**INSTRUCTIONS FOR THE TASK:** Transcribe every line of the entries exactly.

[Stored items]
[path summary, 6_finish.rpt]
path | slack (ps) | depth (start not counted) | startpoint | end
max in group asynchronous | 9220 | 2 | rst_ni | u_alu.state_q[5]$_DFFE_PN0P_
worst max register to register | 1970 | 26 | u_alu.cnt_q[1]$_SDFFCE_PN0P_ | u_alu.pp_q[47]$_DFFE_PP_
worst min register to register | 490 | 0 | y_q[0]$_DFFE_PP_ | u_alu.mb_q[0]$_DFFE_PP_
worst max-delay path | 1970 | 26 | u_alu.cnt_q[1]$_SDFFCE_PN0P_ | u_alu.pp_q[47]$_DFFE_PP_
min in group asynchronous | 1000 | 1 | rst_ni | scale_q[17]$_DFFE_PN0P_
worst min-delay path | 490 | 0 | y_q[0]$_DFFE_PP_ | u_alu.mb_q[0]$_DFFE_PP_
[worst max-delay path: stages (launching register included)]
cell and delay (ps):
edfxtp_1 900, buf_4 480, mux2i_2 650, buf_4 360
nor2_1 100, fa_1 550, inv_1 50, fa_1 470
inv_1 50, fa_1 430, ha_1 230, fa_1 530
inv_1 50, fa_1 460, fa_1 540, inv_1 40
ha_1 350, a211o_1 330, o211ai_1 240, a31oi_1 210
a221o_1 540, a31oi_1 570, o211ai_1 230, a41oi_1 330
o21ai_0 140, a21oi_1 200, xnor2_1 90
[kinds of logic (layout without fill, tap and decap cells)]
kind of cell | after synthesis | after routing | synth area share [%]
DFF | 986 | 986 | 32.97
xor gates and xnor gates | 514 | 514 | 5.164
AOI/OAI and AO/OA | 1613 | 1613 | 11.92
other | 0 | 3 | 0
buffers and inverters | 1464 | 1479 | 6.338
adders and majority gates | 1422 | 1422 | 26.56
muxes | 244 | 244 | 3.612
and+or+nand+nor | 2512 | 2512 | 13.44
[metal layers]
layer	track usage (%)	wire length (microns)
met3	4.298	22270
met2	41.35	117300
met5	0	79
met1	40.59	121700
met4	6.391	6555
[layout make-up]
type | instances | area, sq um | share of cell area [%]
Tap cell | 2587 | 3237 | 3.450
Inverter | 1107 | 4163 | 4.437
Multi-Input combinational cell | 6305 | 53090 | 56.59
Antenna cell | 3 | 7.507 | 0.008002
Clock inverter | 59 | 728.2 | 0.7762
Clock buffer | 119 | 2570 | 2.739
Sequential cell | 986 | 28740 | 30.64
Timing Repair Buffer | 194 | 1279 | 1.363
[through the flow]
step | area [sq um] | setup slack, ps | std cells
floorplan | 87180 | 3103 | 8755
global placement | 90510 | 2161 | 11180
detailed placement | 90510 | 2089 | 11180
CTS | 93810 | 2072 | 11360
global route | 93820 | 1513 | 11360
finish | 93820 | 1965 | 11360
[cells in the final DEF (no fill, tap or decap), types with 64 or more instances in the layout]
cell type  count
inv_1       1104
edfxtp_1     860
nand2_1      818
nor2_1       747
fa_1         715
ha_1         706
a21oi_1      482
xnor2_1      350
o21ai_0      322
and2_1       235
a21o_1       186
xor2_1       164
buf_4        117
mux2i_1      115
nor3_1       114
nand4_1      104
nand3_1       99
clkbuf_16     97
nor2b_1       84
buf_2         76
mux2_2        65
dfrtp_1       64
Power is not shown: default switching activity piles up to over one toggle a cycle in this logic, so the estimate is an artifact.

**RESPONSE AREA:**
[path summary, 6_finish.rpt]
path | slack (ps) | depth (start not counted) | startpoint | end
max in group asynchronous | 9220 | 2 | rst_ni | u_alu.state_q[5]$_DFFE_PN0P_
worst max register to register | 1970 | 26 | u_alu.cnt_q[1]$_SDFFCE_PN0P_ | u_alu.pp_q[47]$_DFFE_PP_
worst min register to register | 490 | 0 | y_q[0]$_DFFE_PP_ | u_alu.mb_q[0]$_DFFE_PP_
worst max-delay path | 1970 | 26 | u_alu.cnt_q[1]$_SDFFCE_PN0P_ | u_alu.pp_q[47]$_DFFE_PP_
min in group asynchronous | 1000 | 1 | rst_ni | scale_q[17]$_DFFE_PN0P_
worst min-delay path | 490 | 0 | y_q[0]$_DFFE_PP_ | u_alu.mb_q[0]$_DFFE_PP_
[worst max-delay path: stages (launching register included)]
cell and delay (ps):
edfxtp_1 900, buf_4 480, mux2i_2 650, buf_4 360
nor2_1 100, fa_1 550, inv_1 50, fa_1 470
inv_1 50, fa_1 430, ha_1 230, fa_1 530
inv_1 50, fa_1 460, fa_1 540, inv_1 40
ha_1 350, a211o_1 330, o211ai_1 240, a31oi_1 210
a221o_1 540, a31oi_1 570, o211ai_1 230, a41oi_1 330
o21ai_0 140, a21oi_1 200, xnor2_1 90
[kinds of logic (layout without fill, tap and decap cells)]
kind of cell | after synthesis | after routing | synth area share [%]
DFF | 986 | 986 | 32.97
xor gates and xnor gates | 514 | 514 | 5.164
AOI/OAI and AO/OA | 1613 | 1613 | 11.92
other | 0 | 3 | 0
buffers and inverters | 1464 | 1479 | 6.338
adders and majority gates | 1422 | 1422 | 26.56
muxes | 244 | 244 | 3.612
and+or+nand+nor | 2512 | 2512 | 13.44
[metal layers]
layer	track usage (%)	wire length (microns)
met3	4.298	22270
met2	41.35	117300
met5	0	79
met1	40.59	121700
met4	6.391	6555
[layout make-up]
type | instances | area, sq um | share of cell area [%]
Tap cell | 2587 | 3237 | 3.450
Inverter | 1107 | 4163 | 4.437
Multi-Input combinational cell | 6305 | 53090 | 56.59
Antenna cell | 3 | 7.507 | 0.008002
Clock inverter | 59 | 728.2 | 0.7762
Clock buffer | 119 | 2570 | 2.739
Sequential cell | 986 | 28740 | 30.64
Timing Repair Buffer | 194 | 1279 | 1.363
[through the flow]
step | area [sq um] | setup slack, ps | std cells
floorplan | 87180 | 3103 | 8755
global placement | 90510 | 2161 | 11180
detailed placement | 90510 | 2089 | 11180
CTS | 93810 | 2072 | 11360
global route | 93820 | 1513 | 11360
finish | 93820 | 1965 | 11360
[cells in the final DEF (no fill, tap or decap), types with 64 or more instances in the layout]
cell type  count
inv_1       1104
edfxtp_1     860
nand2_1      818
nor2_1       747
fa_1         715
ha_1         706
a21oi_1      482
xnor2_1      350
o21ai_0      322
and2_1       235
a21o_1       186
xor2_1       164
buf_4        117
mux2i_1      115
nor3_1       114
nand4_1      104
nand3_1       99
clkbuf_16     97
nor2b_1       84
buf_2         76
mux2_2        65
dfrtp_1       64
Power is not shown: default switching activity piles up to over one toggle a cycle in this logic, so the estimate is an artifact.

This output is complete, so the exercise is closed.